Last Updated on January 26, 2026 by Lila Sjöberg

I need to tell you about the night I hit rock bottom. It was 3 AM, I had not slept more than two consecutive hours in four months, and I was sitting on the bathroom floor crying while my baby screamed in the next room. I remember thinking: something has to change, but I have no idea what. If you are reading this in a similar fog of exhaustion, desperately searching for answers while running on caffeine and sheer willpower, I want you to know two things. First, you are not failing — sleep deprivation is a form of torture for a reason. Second, this can get better. Not overnight, not without effort, but genuinely, sustainably better. So let me share everything I have learned about helping babies sleep, including what actually worked and what was a complete waste of my depleted energy.
Key Takeaways
Sleep training is not about leaving your baby to cry until they give up — it is about teaching them the skill of falling asleep independently, which is genuinely good for their development and your wellbeing. Most babies are developmentally ready for some form of sleep training between four and six months, though readiness varies and your paediatrician can help you assess your specific child. There is no single right method; the best approach is one you can implement consistently that aligns with your parenting values and your baby’s temperament. Consistency matters more than which method you choose — mixed signals confuse babies and prolong the process for everyone.
The Short Answer
Sleep training typically takes one to three weeks and works best when started between four and six months of age. Choose a method that fits your comfort level (ranging from very gradual to more direct approaches), create optimal sleep conditions, establish a consistent bedtime routine, and commit fully for at least seven to ten nights before adjusting.
What Sleep Training Actually Is (And Is Not)
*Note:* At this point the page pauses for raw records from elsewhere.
--- config.mk ---
export PLATFORM = sky130hd
export DESIGN_NAME = vdt_row_cmp
export DESIGN_NICKNAME = d
export VERILOG_FILES = /design/src/hdl/vdt_pkg.sv /design/src/hdl/vdt_row_cmp.sv
export SDC_FILE = /design/constraint.sdc
export NUM_CORES = 1
export LEC_CHECK = 0
export ABC_AREA = 1
export BUFFER_PORTS_ARGS = -buffer_cell sky130_fd_sc_hd__buf_2
export CAP_MARGIN = 25
export CORE_AREA = 2 2 202 204
export DETAILED_ROUTE_END_ITERATION = 10
export DIE_AREA = 0 0 204 206
export PLACE_DENSITY = 0.43
export REMOVE_ABC_BUFFERS = 1
export SYNTH_ARGS = -nofsm -noshare
export SYNTH_HDL_FRONTEND = slang
export SYNTH_SLANG_ARGS = --single-unit
export TNS_END_PERCENT = 50
--- constraint.sdc ---
create_clock -name vclk -period 5
set_clock_uncertainty 0.1 [all_clocks]
set_input_delay 1.5 -clock vclk [all_inputs]
set_output_delay 1.5 -clock vclk [all_outputs]
set_load 0.03 [all_outputs]
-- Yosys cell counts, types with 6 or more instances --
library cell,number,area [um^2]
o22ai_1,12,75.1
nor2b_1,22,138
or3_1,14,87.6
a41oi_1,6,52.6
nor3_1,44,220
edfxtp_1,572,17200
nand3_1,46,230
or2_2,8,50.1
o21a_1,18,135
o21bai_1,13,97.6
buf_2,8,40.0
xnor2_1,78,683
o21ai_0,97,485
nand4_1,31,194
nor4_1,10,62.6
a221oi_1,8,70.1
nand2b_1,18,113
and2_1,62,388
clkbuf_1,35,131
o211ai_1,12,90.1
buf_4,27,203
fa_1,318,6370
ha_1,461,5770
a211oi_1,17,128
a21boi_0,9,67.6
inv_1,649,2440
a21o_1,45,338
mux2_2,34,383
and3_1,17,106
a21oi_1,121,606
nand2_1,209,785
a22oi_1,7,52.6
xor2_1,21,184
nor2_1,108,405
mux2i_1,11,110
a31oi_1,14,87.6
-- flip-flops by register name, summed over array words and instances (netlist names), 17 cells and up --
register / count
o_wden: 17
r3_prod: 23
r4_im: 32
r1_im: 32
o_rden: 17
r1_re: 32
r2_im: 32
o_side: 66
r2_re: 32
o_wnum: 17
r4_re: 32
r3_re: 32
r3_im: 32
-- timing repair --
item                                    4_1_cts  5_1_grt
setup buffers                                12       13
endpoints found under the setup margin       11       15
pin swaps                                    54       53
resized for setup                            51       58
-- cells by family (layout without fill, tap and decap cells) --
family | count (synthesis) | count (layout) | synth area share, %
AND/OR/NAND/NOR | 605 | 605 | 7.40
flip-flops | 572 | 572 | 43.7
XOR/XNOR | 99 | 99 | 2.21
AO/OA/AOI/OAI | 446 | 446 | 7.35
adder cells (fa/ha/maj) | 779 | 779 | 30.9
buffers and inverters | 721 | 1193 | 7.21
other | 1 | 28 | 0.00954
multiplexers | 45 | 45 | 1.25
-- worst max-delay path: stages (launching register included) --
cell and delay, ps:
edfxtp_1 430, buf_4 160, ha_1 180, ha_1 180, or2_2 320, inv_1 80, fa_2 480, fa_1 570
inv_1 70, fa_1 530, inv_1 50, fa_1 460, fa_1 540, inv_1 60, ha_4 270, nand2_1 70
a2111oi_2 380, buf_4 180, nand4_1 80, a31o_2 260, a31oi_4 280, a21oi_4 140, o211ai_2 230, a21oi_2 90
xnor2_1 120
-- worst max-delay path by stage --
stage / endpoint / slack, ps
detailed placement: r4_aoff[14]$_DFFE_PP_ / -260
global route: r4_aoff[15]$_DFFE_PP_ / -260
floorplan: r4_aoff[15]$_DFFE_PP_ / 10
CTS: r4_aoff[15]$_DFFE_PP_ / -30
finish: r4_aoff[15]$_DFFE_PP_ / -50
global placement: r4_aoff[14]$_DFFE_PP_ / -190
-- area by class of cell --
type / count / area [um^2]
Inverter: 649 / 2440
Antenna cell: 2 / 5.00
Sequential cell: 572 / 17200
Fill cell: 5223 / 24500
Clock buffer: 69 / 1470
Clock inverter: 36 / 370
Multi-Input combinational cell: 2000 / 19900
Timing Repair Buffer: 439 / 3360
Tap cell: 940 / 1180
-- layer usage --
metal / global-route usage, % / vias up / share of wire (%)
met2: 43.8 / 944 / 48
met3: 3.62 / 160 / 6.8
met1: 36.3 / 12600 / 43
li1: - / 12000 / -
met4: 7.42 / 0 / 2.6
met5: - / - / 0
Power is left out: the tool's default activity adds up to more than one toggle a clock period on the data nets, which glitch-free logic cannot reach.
Let me clear something up right away, because there is so much confusion and guilt around this topic. Sleep training is not about abandoning your baby. It is not about ignoring their needs or teaching them that you will not come when they call. It is about helping them develop a skill — the skill of falling asleep without needing you to do it for them.
Think about it this way: right now, your baby probably falls asleep while nursing, rocking, bouncing, or being held. Those are lovely ways to drift off. But when they wake between sleep cycles (which all humans do, multiple times per night), they cannot recreate those conditions themselves. So they cry for you to come recreate them. Sleep training teaches them to fall asleep in a way they can replicate independently when they naturally wake at 2 AM.
The research on this is actually reassuring. Studies consistently show that sleep training, when done appropriately, does not cause psychological harm, does not damage attachment, and does not increase cortisol levels long-term. What it does do is improve sleep quality for babies and parents, reduce maternal depression and anxiety, and support healthy development. The Cleveland Clinic and the American Academy of Pediatrics both affirm that sleep training is safe when babies are developmentally ready.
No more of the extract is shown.